[Start of Attachment]

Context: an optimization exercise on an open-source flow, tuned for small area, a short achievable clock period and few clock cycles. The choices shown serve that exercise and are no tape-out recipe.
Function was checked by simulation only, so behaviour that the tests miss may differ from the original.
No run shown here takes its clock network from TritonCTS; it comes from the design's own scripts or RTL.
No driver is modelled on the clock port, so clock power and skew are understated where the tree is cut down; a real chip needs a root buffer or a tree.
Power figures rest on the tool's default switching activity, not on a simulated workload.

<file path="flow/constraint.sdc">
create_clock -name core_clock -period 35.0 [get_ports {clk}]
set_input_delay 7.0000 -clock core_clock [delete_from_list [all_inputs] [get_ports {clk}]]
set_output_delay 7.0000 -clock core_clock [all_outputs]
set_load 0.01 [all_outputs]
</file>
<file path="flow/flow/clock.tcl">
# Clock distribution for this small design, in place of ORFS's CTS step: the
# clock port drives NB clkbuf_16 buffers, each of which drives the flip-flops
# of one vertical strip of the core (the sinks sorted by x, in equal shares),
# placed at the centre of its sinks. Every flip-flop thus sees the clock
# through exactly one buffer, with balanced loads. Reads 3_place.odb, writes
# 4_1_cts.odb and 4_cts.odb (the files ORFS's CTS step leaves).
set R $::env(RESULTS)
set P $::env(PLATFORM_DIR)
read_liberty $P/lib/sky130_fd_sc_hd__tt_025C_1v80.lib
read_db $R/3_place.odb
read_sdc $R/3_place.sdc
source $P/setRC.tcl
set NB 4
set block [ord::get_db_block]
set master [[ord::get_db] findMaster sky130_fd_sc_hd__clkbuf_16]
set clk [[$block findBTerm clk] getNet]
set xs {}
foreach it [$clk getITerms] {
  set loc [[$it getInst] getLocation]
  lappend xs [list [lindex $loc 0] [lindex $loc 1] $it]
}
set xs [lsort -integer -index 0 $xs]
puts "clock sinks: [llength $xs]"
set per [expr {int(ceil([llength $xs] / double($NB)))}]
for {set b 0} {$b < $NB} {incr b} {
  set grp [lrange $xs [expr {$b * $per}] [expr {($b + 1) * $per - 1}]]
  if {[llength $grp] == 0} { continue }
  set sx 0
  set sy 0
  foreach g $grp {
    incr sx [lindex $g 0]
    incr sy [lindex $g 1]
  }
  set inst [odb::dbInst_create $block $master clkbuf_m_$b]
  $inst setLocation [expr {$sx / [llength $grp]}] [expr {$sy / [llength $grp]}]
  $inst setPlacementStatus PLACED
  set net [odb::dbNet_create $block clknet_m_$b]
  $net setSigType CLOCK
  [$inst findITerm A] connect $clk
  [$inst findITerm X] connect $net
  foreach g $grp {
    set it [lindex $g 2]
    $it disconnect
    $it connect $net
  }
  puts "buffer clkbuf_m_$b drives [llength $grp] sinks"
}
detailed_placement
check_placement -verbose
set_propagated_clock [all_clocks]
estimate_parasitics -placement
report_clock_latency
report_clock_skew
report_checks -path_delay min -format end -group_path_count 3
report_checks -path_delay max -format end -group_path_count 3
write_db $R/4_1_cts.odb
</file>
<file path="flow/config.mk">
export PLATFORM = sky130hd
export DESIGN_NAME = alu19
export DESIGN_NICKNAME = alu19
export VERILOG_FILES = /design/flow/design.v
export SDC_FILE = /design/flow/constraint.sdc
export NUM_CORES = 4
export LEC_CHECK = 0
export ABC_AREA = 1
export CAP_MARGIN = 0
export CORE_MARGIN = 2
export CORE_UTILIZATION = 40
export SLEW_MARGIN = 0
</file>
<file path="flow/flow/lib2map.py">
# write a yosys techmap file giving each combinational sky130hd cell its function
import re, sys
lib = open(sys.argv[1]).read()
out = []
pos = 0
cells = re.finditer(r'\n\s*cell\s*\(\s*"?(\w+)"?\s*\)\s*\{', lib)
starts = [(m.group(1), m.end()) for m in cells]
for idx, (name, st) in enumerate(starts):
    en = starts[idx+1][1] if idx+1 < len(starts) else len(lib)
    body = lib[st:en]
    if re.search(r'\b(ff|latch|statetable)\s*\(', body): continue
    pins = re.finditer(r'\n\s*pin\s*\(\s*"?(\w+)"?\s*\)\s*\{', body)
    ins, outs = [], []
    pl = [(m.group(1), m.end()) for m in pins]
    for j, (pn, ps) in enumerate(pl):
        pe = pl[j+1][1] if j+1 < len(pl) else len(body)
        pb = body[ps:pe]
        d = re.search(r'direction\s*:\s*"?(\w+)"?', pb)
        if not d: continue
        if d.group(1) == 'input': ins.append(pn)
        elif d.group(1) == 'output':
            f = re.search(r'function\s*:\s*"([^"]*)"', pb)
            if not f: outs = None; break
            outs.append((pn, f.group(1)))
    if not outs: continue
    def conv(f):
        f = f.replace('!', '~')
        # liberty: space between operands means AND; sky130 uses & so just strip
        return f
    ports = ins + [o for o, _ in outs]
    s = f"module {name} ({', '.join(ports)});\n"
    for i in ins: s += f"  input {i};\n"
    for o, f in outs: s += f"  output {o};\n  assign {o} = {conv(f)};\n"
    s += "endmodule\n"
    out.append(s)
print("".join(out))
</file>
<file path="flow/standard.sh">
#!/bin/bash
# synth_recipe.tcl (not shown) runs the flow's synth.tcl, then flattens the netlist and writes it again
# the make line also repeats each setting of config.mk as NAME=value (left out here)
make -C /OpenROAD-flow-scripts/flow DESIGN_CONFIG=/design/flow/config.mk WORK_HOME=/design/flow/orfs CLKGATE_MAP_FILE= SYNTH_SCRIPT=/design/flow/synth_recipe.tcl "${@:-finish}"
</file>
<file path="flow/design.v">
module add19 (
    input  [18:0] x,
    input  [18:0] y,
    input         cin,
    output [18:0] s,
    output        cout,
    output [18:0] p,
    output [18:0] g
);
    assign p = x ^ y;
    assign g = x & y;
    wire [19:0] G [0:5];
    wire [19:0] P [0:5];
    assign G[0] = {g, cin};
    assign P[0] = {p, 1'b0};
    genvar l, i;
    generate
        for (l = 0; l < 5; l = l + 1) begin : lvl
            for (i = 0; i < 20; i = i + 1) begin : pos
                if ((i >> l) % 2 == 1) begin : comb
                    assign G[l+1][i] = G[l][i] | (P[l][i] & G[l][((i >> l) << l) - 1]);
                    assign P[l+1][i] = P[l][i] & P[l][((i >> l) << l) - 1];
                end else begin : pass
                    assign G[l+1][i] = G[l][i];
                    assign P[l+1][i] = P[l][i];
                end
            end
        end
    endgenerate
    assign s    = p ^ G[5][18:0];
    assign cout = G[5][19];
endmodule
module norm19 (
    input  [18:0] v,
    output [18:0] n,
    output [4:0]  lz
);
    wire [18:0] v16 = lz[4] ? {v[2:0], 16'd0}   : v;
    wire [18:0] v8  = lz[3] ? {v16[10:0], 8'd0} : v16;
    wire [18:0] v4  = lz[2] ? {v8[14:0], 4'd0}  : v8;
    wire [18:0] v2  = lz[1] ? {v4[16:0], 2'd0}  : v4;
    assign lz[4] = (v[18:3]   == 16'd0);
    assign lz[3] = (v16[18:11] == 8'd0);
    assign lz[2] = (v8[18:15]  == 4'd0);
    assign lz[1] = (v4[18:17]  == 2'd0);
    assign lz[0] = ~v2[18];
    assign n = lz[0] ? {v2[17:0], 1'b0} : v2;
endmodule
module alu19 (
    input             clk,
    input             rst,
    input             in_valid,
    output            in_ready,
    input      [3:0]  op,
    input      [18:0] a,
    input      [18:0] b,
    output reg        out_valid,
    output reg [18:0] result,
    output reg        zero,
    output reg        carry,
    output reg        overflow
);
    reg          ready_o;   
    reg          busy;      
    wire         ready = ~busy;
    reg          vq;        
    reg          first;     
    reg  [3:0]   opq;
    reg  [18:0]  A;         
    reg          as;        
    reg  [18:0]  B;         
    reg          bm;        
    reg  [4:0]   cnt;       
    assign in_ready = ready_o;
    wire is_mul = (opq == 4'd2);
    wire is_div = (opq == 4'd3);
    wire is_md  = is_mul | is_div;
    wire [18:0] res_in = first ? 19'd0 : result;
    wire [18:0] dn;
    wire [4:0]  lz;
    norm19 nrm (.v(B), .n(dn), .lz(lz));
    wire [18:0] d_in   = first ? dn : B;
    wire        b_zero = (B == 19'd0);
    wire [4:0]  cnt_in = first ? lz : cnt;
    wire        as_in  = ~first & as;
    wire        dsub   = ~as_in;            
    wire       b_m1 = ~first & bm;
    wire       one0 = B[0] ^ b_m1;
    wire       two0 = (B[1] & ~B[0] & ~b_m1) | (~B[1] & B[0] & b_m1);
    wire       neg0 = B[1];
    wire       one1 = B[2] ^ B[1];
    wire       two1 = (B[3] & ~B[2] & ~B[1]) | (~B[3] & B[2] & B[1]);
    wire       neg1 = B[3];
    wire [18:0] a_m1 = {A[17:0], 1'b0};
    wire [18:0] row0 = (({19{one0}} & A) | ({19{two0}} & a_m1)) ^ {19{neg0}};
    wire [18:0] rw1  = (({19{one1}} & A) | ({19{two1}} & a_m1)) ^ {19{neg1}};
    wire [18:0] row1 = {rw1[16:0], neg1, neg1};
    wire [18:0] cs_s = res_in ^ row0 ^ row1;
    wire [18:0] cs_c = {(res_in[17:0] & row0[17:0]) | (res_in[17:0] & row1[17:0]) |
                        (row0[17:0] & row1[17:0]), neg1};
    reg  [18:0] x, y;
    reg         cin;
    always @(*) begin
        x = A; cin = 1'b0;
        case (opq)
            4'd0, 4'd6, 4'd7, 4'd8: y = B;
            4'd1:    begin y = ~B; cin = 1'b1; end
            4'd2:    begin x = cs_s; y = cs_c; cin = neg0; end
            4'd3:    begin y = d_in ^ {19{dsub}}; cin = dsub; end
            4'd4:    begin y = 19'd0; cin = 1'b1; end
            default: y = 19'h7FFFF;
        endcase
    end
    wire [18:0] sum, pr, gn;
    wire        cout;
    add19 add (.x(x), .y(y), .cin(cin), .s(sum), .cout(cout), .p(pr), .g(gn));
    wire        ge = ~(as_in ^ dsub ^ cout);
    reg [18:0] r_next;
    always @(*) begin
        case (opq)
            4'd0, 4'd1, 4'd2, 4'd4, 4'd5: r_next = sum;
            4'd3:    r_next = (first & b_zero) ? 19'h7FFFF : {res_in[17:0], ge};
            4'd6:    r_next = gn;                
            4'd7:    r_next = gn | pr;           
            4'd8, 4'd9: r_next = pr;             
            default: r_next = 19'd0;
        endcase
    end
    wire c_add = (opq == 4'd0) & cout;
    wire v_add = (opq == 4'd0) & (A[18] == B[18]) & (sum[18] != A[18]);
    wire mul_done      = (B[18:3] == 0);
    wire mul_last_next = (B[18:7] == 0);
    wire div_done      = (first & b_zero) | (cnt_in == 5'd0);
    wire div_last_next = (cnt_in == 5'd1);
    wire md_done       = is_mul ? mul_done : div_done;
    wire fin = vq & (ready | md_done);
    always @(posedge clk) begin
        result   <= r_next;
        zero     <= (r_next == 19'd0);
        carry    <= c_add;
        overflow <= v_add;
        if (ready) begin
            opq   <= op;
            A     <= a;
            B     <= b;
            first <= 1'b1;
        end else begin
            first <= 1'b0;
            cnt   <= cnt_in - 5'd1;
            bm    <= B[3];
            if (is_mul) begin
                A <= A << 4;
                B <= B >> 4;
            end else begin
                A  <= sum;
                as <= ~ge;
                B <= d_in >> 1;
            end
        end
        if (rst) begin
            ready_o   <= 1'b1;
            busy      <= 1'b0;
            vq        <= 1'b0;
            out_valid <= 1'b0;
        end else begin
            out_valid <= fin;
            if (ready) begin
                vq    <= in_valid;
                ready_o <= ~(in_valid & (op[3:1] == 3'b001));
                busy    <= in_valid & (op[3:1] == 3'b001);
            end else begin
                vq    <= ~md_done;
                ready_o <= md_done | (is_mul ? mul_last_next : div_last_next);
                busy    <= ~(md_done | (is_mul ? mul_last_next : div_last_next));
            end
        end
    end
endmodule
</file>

[End of Attachment]

• [Problem statement] Give again, word for word, the lines of the listing, starting at its first line and ending with the line containing "set inst [odb::dbInst_create".

• [Response to the exercise]
Context: an optimization exercise on an open-source flow, tuned for small area, a short achievable clock period and few clock cycles. The choices shown serve that exercise and are no tape-out recipe.
Function was checked by simulation only, so behaviour that the tests miss may differ from the original.
No run shown here takes its clock network from TritonCTS; it comes from the design's own scripts or RTL.
No driver is modelled on the clock port, so clock power and skew are understated where the tree is cut down; a real chip needs a root buffer or a tree.
Power figures rest on the tool's default switching activity, not on a simulated workload.

<file path="flow/constraint.sdc">
create_clock -name core_clock -period 35.0 [get_ports {clk}]
set_input_delay 7.0000 -clock core_clock [delete_from_list [all_inputs] [get_ports {clk}]]
set_output_delay 7.0000 -clock core_clock [all_outputs]
set_load 0.01 [all_outputs]
</file>
<file path="flow/flow/clock.tcl">
# Clock distribution for this small design, in place of ORFS's CTS step: the
# clock port drives NB clkbuf_16 buffers, each of which drives the flip-flops
# of one vertical strip of the core (the sinks sorted by x, in equal shares),
# placed at the centre of its sinks. Every flip-flop thus sees the clock
# through exactly one buffer, with balanced loads. Reads 3_place.odb, writes
# 4_1_cts.odb and 4_cts.odb (the files ORFS's CTS step leaves).
set R $::env(RESULTS)
set P $::env(PLATFORM_DIR)
read_liberty $P/lib/sky130_fd_sc_hd__tt_025C_1v80.lib
read_db $R/3_place.odb
read_sdc $R/3_place.sdc
source $P/setRC.tcl
set NB 4
set block [ord::get_db_block]
set master [[ord::get_db] findMaster sky130_fd_sc_hd__clkbuf_16]
set clk [[$block findBTerm clk] getNet]
set xs {}
foreach it [$clk getITerms] {
  set loc [[$it getInst] getLocation]
  lappend xs [list [lindex $loc 0] [lindex $loc 1] $it]
}
set xs [lsort -integer -index 0 $xs]
puts "clock sinks: [llength $xs]"
set per [expr {int(ceil([llength $xs] / double($NB)))}]
for {set b 0} {$b < $NB} {incr b} {
  set grp [lrange $xs [expr {$b * $per}] [expr {($b + 1) * $per - 1}]]
  if {[llength $grp] == 0} { continue }
  set sx 0
  set sy 0
  foreach g $grp {
    incr sx [lindex $g 0]
    incr sy [lindex $g 1]
  }
  set inst [odb::dbInst_create $block $master clkbuf_m_$b]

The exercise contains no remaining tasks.